Test process sprint for 2007 first software release
We're going to have to do an awful lot of testing in the run-up to the first release of our software to our first deployment countries (milestone: FRS) so we can either keep going as we have so far or we can work harder to find or build the tools needed to make this testing go smoothly.
The purpose of this sprint, currently scheduled for Wednesday, October 17, 2007, is to jump-start the "planning, finding, building, and using" strategy.
The goal is really to come up with a workable plan that describes how we want to act in the run-up to FRS and a bit beyond. Roadmap. The other main goal is to have a good time, so that we can run the event again, with even more people in attendance!
From people with a QA background, we would like 1) your advice and 2) descriptions of what you need/want in order to effectively help us.
We plan to start at 2:00 PM EST, through the evening, 6:30 or 7. Interesting people will be dropping in and out. We will also be on IRC channel #olpc-meeting.
- Making a "Test Activity" that we can all use to manually execute the test plans stored on the wiki
- Teaching interested people how our Tinderbox works so that you can contribute automated tests.
- Playing with ways to get better feedback out of activities (i.e. special, machine-readable logging, use of accesibility extentions for scripting, embedding small interpreters, etc)
- Figuring out how to centralize the collection and visualization of the reports generated by the "Test Activity"
- Going through all of the old test plans, trying them out, and fixing up the parts that no longer apply
- Working out the exact written instructions, from start to finish, for running a single activity under emulation (i.e., installing an emulator, importing a bundle, running the bundle -- including networking or mic/camera access).

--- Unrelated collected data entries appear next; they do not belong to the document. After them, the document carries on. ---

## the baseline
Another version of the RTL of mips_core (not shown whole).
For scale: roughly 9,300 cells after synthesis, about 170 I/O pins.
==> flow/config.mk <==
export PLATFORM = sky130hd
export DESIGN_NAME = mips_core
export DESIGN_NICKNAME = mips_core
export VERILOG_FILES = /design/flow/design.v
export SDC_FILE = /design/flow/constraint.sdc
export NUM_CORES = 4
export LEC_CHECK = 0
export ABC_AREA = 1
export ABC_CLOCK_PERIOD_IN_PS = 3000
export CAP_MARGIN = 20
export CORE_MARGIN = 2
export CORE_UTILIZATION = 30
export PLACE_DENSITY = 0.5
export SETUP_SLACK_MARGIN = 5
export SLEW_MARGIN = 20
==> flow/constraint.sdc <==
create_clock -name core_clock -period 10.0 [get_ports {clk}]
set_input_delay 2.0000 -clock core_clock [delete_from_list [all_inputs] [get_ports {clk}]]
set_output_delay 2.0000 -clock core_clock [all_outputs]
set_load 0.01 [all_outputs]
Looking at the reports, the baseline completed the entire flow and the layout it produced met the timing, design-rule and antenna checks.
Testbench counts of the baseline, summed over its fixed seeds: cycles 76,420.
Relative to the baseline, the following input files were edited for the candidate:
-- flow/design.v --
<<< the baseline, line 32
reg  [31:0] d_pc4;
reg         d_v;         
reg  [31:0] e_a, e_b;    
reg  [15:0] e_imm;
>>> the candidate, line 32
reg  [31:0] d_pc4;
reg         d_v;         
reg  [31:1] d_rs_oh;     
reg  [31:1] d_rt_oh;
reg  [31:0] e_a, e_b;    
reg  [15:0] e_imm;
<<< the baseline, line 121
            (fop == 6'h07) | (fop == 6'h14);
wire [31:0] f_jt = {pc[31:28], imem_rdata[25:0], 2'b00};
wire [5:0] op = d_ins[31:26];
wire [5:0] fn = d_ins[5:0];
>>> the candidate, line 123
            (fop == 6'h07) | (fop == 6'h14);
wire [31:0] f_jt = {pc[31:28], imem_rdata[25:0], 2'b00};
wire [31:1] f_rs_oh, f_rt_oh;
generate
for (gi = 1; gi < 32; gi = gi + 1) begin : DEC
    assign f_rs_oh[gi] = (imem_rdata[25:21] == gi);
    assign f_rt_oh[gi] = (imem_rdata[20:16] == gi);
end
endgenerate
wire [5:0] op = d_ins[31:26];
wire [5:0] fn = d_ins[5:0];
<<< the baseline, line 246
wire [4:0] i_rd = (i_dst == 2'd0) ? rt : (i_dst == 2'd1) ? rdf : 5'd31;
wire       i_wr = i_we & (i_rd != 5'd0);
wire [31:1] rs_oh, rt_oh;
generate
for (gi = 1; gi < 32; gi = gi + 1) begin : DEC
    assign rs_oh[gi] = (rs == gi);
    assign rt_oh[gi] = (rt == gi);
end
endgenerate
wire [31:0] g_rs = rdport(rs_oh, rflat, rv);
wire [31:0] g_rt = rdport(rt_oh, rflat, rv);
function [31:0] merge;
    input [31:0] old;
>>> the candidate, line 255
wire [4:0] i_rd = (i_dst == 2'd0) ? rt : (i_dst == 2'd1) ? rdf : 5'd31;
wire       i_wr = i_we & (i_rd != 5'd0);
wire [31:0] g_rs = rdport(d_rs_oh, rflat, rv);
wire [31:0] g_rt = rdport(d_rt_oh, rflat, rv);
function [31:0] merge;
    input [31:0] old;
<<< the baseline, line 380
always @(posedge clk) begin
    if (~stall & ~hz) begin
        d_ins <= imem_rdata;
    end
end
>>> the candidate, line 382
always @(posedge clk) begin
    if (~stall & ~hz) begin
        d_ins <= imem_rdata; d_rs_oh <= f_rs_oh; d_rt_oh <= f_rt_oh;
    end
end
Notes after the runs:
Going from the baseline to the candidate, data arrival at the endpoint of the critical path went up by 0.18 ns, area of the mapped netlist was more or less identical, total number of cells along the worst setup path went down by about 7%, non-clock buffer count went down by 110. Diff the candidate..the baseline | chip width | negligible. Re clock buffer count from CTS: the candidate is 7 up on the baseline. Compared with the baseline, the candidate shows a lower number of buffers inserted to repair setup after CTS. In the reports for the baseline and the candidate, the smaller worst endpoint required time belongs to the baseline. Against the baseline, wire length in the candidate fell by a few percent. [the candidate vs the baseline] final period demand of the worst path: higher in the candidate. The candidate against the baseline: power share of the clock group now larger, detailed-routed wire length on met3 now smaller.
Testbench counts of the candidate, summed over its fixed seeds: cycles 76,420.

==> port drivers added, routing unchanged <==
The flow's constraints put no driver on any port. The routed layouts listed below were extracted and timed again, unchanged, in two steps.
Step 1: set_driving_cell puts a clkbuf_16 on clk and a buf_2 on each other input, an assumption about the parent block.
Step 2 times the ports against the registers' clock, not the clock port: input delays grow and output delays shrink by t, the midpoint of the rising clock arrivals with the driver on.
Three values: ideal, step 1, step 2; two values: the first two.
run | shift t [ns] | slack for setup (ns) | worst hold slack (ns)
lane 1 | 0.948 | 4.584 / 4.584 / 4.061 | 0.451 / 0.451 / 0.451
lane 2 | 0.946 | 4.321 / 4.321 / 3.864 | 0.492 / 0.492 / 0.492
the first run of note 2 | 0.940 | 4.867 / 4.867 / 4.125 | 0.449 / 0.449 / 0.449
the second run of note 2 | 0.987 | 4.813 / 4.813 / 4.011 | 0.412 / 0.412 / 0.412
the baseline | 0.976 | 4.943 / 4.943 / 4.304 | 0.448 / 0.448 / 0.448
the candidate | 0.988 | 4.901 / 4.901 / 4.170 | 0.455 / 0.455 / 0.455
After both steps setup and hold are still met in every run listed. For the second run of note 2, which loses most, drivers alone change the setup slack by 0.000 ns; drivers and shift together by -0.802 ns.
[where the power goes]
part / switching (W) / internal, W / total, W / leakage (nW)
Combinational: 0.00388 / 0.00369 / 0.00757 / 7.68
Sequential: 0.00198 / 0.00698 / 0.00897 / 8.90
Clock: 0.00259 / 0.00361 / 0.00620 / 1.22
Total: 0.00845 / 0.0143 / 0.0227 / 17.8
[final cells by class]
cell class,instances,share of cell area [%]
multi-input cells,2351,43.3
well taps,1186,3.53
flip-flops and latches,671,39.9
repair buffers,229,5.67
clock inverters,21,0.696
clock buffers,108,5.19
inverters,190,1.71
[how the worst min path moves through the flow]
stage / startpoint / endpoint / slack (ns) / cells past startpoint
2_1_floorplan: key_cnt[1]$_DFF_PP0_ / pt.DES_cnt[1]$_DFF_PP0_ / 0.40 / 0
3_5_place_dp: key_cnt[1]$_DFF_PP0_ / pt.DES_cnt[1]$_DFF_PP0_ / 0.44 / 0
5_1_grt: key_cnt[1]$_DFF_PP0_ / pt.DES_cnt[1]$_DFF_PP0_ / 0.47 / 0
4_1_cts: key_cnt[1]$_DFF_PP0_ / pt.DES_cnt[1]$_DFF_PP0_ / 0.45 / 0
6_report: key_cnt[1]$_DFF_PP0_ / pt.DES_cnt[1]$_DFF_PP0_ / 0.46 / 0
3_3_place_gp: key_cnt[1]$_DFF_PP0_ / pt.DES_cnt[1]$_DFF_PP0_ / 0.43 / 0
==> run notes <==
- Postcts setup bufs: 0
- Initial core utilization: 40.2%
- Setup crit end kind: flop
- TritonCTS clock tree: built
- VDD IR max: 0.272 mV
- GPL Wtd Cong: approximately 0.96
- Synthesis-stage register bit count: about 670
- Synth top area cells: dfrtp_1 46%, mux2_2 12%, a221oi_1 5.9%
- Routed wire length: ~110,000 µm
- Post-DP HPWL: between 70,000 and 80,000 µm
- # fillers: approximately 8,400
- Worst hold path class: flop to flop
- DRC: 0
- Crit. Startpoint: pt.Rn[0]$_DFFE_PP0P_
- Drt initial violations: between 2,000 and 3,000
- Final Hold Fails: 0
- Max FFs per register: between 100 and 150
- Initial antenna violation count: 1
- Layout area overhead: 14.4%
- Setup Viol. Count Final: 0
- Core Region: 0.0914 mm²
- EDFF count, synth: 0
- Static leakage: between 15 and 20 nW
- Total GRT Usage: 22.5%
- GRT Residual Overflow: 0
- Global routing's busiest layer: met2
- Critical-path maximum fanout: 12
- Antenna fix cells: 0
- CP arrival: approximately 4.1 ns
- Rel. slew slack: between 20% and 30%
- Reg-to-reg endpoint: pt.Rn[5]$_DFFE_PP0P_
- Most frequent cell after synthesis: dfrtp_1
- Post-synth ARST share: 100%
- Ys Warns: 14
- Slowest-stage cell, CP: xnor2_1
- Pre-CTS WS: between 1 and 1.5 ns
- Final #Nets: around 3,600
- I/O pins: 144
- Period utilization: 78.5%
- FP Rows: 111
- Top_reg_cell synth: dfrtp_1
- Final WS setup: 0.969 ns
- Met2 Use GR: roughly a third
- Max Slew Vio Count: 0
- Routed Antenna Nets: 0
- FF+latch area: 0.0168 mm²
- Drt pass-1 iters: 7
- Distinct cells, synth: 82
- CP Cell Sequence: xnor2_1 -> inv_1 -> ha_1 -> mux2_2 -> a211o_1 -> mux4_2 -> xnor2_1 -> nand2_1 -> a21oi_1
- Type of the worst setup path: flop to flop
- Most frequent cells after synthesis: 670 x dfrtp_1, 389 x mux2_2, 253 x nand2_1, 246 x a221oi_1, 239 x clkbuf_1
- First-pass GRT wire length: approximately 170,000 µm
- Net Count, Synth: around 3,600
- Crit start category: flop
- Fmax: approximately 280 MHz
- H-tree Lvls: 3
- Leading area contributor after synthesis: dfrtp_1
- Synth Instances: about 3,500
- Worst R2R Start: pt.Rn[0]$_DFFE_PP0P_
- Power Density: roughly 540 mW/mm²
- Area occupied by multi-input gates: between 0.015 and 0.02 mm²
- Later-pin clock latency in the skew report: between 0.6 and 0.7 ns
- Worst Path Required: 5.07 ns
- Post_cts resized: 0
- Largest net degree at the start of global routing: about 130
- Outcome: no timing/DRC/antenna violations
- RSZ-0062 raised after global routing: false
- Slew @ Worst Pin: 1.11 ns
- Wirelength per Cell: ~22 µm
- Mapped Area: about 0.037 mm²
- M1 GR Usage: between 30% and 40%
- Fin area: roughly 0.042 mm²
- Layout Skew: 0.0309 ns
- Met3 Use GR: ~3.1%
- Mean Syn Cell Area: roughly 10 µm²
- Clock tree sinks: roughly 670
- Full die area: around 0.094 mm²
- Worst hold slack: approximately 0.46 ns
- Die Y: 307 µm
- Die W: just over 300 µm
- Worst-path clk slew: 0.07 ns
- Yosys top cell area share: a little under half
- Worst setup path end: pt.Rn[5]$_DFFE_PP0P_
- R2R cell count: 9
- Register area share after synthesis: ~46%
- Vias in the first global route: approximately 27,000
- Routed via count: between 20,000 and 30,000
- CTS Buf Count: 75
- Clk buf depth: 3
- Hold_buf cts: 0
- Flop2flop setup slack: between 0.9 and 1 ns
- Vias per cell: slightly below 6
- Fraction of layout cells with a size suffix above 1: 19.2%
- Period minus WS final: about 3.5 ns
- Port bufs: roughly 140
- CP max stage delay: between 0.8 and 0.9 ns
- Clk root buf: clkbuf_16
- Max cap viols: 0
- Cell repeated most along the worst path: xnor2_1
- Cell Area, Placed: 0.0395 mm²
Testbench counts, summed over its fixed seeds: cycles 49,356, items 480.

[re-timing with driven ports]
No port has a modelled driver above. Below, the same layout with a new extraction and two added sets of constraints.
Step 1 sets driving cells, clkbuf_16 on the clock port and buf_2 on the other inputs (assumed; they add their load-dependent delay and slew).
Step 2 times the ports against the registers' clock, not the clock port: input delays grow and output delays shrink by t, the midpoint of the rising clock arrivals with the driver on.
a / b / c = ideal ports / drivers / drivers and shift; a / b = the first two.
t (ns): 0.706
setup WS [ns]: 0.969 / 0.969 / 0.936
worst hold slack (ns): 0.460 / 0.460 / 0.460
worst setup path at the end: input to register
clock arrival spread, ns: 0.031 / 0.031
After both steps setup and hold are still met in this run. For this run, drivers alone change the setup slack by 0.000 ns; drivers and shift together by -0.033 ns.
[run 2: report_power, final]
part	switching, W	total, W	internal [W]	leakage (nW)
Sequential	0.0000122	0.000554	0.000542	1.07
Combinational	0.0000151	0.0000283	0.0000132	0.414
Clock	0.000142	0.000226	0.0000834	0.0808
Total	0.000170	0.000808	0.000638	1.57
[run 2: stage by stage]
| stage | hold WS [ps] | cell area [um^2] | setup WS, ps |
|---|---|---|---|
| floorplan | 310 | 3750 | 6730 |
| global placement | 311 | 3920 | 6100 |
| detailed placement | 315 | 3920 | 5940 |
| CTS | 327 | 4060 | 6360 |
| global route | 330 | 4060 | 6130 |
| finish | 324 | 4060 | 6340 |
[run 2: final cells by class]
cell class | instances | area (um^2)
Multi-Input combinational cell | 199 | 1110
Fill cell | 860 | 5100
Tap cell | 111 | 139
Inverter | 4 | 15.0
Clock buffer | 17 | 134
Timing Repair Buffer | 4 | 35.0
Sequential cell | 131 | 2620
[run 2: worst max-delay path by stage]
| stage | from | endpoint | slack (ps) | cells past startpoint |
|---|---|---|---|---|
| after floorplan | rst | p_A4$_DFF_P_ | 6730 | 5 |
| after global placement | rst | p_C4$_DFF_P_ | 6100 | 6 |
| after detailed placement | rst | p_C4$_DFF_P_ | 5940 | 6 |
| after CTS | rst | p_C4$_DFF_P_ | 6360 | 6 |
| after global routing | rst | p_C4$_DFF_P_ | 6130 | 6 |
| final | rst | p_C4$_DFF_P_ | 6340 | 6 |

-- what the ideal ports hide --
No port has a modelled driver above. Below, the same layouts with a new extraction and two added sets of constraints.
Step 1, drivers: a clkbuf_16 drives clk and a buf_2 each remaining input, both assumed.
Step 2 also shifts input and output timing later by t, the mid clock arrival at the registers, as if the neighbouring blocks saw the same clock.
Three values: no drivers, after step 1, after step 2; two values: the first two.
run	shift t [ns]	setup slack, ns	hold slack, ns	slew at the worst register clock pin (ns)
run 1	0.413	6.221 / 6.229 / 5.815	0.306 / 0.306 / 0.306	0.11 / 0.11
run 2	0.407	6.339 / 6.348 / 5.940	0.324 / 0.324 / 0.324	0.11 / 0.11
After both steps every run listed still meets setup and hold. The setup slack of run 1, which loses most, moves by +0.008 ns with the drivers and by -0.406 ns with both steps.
This design comes from an exercise in tuning for small area and a short achievable clock period on the open sky130 flow, not from production work.
The RTL was checked by simulation tests, not by an equivalence proof against the original design.
Power and IR drop assume default switching activity.

## flow/design.v (module list and top-level ports; edited modules follow where they fit)
// module mac: 2658 lines
// module mac_fa: 4 lines
module mac (
    input  logic               i_nrst,
    input  logic               i_clk,
    input  logic signed  [7:0] i_a0, i_a1, i_a2, i_a3, i_a4, i_a5, i_a6, i_a7,
    input  logic signed  [7:0] i_b0, i_b1, i_b2, i_b3, i_b4, i_b5, i_b6, i_b7,
    output logic signed [18:0] o_res
);
  // ...
==> flow/flow/run.sh <==
#!/bin/bash
set -e
export BUFFER_PORTS_ARGS="-buffer_cell sky130_fd_sc_hd__buf_1"
bash standard.sh > standard.log 2>&1
==> flow/standard.sh <==
#!/bin/bash
# synth_recipe.tcl (not shown) runs the flow's synth.tcl, then flattens the netlist and writes it again
# the make line also repeats each setting of config.mk as NAME=value (left out here)
make -C /OpenROAD-flow-scripts/flow DESIGN_CONFIG=/design/flow/config.mk WORK_HOME=/design/flow/orfs CLKGATE_MAP_FILE= SYNTH_SCRIPT=/design/flow/synth_recipe.tcl "${@:-finish}"
==> flow/config.mk <==
export PLATFORM = sky130hd
export DESIGN_NAME = mac
export DESIGN_NICKNAME = mac
export VERILOG_FILES = /design/flow/design.v
export SDC_FILE = /design/flow/constraint.sdc
export NUM_CORES = 4
export LEC_CHECK = 0
export CAP_MARGIN = 20
export CORE_MARGIN = 5
export CORE_UTILIZATION = 40
export SETUP_SLACK_MARGIN = 2.5
export SLEW_MARGIN = 20
export SYNTH_HIERARCHICAL = 1
export SYNTH_MINIMUM_KEEP_SIZE = 0
==> flow/constraint.sdc <==
create_clock -name core_clock -period 5.5 [get_ports {i_clk}]
set_input_delay 1.1000 -clock core_clock [delete_from_list [all_inputs] [get_ports {i_clk}]]
set_output_delay 1.1000 -clock core_clock [all_outputs]
set_load 0.01 [all_outputs]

- Can idle laptops be used in some way?
- Has anyone looked into tools for doing X GUI scripting and snapshots tests?
- Do we know what the threat environment looks like? And what the testing mission/objectives are? Catch last minute hardware bugs? Help core activity writers shake down their apps? Detect late regressions? Support ofw and kernel development? Determine the top ten things which will make users happier, be they bug fixes or new features or stalled apps? Avoid "problems which would be embarrassing"? What is the relative importance of trials and xogiving? Create infrastructure for FRS? For the next 6 months? Year? Whatever mix gives the biggest bang, in whatever direction, for our highly constrained time and resources? Especially given the constraints, depending on what the goal(s) are, it seems they send us in different directions.
- What exactly are the time and resource constraints?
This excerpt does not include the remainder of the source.